- State Farm profits fell $1B last year, while the mutual’s p/c companies basically broke even. Underwriting losses were $4.5B – $1.3B worse than 2010, thanks to five of the 25 worst cats in the mutual’s history.
- Two undercover NY cops posed as accident victims to bust up a massive ($275M) medical fraud mill. The coppers got kickbacks to show up at clinics and attest they received treatments they didn’t receive for injuries they did not have. The NY Daily News trots out the Untouchables glossary – doctors got fat fees to be in cahoots with ringleaders – to write the story.
- The U.S. Supreme Court limited the ability of asbestos victims to sue in state courts. This is generally a good thing for the insurance industry, which prefers federal venues.
- Chartis, AIG’s p/c vehicle, is exiting the excess workers comp business. It had been a leader in the specialized coverage, but the line had stuck it with significant reserve increases in recent years.

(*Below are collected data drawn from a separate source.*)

$ cat src/rtl/instr_encoder_if.sv
// Instruction encoder bus: field-tuple input handshake plus the IMEM write port.
//
// Handshake rules (both channels):
//   - Field tuple: a tuple transfers on a rising clk edge where in_valid && in_ready.
//     in_ready never depends on in_valid.
//   - IMEM write: a write completes on a rising clk edge where mem_we && mem_ready.
//     While mem_we is high and mem_ready is low, mem_addr and mem_wdata stay stable.
interface instr_encoder_if #(
  parameter int ADDR_W = 8
);
  logic              in_valid;
  logic              in_ready;
  logic [1:0]        in_opcode;
  logic [2:0]        in_rx;
  logic [2:0]        in_ry;
  logic [2:0]        in_rz;
  logic [2:0]        in_func;
  logic [10:0]       in_kk;
  logic              mem_we;
  logic [ADDR_W-1:0] mem_addr;
  logic [15:0]       mem_wdata;
  logic              mem_ready;

  // Producer of tuples and consumer of IMEM writes (loader or test harness).
  modport master (
    output in_valid, in_opcode, in_rx, in_ry, in_rz, in_func, in_kk, mem_ready,
    input  in_ready, mem_we, mem_addr, mem_wdata
  );

  // The encoder itself.
  modport slave (
    input  in_valid, in_opcode, in_rx, in_ry, in_rz, in_func, in_kk, mem_ready,
    output in_ready, mem_we, mem_addr, mem_wdata
  );
endinterface

$ cat src/rtl/instr_encoder.sv
// Packs decoded instruction fields into 16-bit instruction words and streams
// them into IMEM at consecutive addresses. Inverse of the field decoder.
// One output register stage: a tuple accepted on cycle N is presented on N+1.
module instr_encoder #(
  parameter int ADDR_W = 8,
  parameter int STRICT = 1,
  parameter int ERR_W  = 8
) (
  input  logic              clk,
  input  logic              rst_n,
  input  logic              start,
  instr_encoder_if.slave    bus,
  output logic              range_err,
  output logic [ERR_W-1:0]  err_count,
  output logic [ADDR_W:0]   word_count,
  output logic              full
);

  // Number of words IMEM can hold; word_count reaching this value means full.
  localparam logic [ADDR_W:0] CAPACITY = {1'b1, {ADDR_W{1'b0}}};

  logic              mem_we_q;
  logic [15:0]       mem_wdata_q;
  logic [ADDR_W-1:0] addr_q;
  logic [15:0]       enc_word;
  logic              kk_ok;
  logic              accept;
  logic              done;
  logic              write_word;

  // Input may only be taken when the output register is free or draining this cycle.
  assign bus.in_ready  = !full && !start && (!mem_we_q || bus.mem_ready);
  assign accept        = bus.in_valid && bus.in_ready;
  assign done          = mem_we_q && bus.mem_ready;
  // Out-of-range kk words are dropped in strict mode, truncated otherwise.
  assign write_word    = kk_ok || (STRICT == 0);

  assign bus.mem_we    = mem_we_q;
  assign bus.mem_wdata = mem_wdata_q;
  assign bus.mem_addr  = addr_q;

  // Field packing per opcode and kk range check.
  always_comb begin
    enc_word = 16'h0000;
    kk_ok    = 1'b1;
    case (bus.in_opcode)
      2'd0: begin
        enc_word = {2'b00, bus.in_ry, bus.in_rx, bus.in_func, bus.in_rz, 2'b00};
      end
      2'd1: begin
        enc_word = {bus.in_kk[4:0], bus.in_rx, bus.in_func, bus.in_rz, 2'b01};
        kk_ok    = (bus.in_kk[10:5] == 6'd0);
      end
      2'd2: begin
        enc_word = {bus.in_kk, bus.in_rz, 2'b10};
      end
      default: begin
        enc_word = {bus.in_kk[7:6], bus.in_ry, bus.in_rx, bus.in_kk[5:0], 2'b11};
        kk_ok    = (bus.in_kk[10:8] == 3'd0);
      end
    endcase
  end

  // Output register: load on accept, release on completed write, dropped by start.
  always_ff @(posedge clk or negedge rst_n) begin
    if (!rst_n) begin
      mem_we_q    <= 1'b0;
      mem_wdata_q <= 16'h0000;
      range_err   <= 1'b0;
    end else if (start) begin
      mem_we_q    <= 1'b0;
      range_err   <= 1'b0;
    end else begin
      range_err <= accept && !kk_ok;
      if (accept && write_word) begin
        mem_we_q    <= 1'b1;
        mem_wdata_q <= enc_word;
      end else if (done) begin
        mem_we_q    <= 1'b0;
      end
    end
  end

  // Write address, word count and full flag advance only on completed writes.
  always_ff @(posedge clk or negedge rst_n) begin
    if (!rst_n) begin
      addr_q     <= '0;
      word_count <= '0;
      full       <= 1'b0;
    end else if (start) begin
      addr_q     <= '0;
      word_count <= '0;
      full       <= 1'b0;
    end else if (done) begin
      addr_q     <= addr_q + 1'b1;
      word_count <= word_count + 1'b1;
      if (word_count + 1'b1 == CAPACITY) begin
        full <= 1'b1;
      end
    end
  end

  // Saturating count of range errors seen on accepted tuples.
  always_ff @(posedge clk or negedge rst_n) begin
    if (!rst_n) begin
      err_count <= '0;
    end else if (start) begin
      err_count <= '0;
    end else if (accept && !kk_ok && (err_count != {ERR_W{1'b1}})) begin
      err_count <= err_count + 1'b1;
    end
  end

endmodule

$ cat src/flat_wrapper.sv
// flat-port wrapper written by rule: the top's interface ports become plain ports
module instr_encoder_flat 
#(
  parameter int ADDR_W = 8,
  parameter int STRICT = 1,
  parameter int ERR_W  = 8
)
  (clk, rst_n, start, range_err, err_count, word_count, full, bus_in_valid, bus_in_opcode, bus_in_rx, bus_in_ry, bus_in_rz, bus_in_func, bus_in_kk, bus_mem_ready, bus_in_ready, bus_mem_we, bus_mem_addr, bus_mem_wdata);
  instr_encoder_if #(.ADDR_W(ADDR_W)) bus_i ();
  input  logic clk;
  input  logic rst_n;
  input  logic start;
  output logic range_err;
  output logic [ERR_W-1:0] err_count;
  output logic [ADDR_W:0] word_count;
  output logic full;
  input wire logic [$bits(bus_i.in_valid)-1:0] bus_in_valid;
  input wire logic [$bits(bus_i.in_opcode)-1:0] bus_in_opcode;
  input wire logic [$bits(bus_i.in_rx)-1:0] bus_in_rx;
  input wire logic [$bits(bus_i.in_ry)-1:0] bus_in_ry;
  input wire logic [$bits(bus_i.in_rz)-1:0] bus_in_rz;
  input wire logic [$bits(bus_i.in_func)-1:0] bus_in_func;
  input wire logic [$bits(bus_i.in_kk)-1:0] bus_in_kk;
  input wire logic [$bits(bus_i.mem_ready)-1:0] bus_mem_ready;
  output wire logic [$bits(bus_i.in_ready)-1:0] bus_in_ready;
  output wire logic [$bits(bus_i.mem_we)-1:0] bus_mem_we;
  output wire logic [$bits(bus_i.mem_addr)-1:0] bus_mem_addr;
  output wire logic [$bits(bus_i.mem_wdata)-1:0] bus_mem_wdata;
  assign bus_i.in_valid = bus_in_valid;
  assign bus_i.in_opcode = bus_in_opcode;
  assign bus_i.in_rx = bus_in_rx;
  assign bus_i.in_ry = bus_in_ry;
  assign bus_i.in_rz = bus_in_rz;
  assign bus_i.in_func = bus_in_func;
  assign bus_i.in_kk = bus_in_kk;
  assign bus_i.mem_ready = bus_mem_ready;
  assign bus_in_ready = bus_i.in_ready;
  assign bus_mem_we = bus_i.mem_we;
  assign bus_mem_addr = bus_i.mem_addr;
  assign bus_mem_wdata = bus_i.mem_wdata;
  instr_encoder #(.ADDR_W(ADDR_W), .STRICT(STRICT), .ERR_W(ERR_W)) u_core (.clk(clk), .rst_n(rst_n), .start(start), .bus(bus_i), .range_err(range_err), .err_count(err_count), .word_count(word_count), .full(full));
endmodule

- Last week, I’d noted that AIG’s Q4 earnings were puffed up by reinstatement of an $18.7B tax-loss carryforward. This week, the New York Times got upset – the tax deal was in essence a private ruling by the Treasury Department that: a) helps senior execs hit bonus targets; and b) helps the feds say they “turned a profit” on the AIG bailout – if you don’t count forgoing $18.7B in taxes.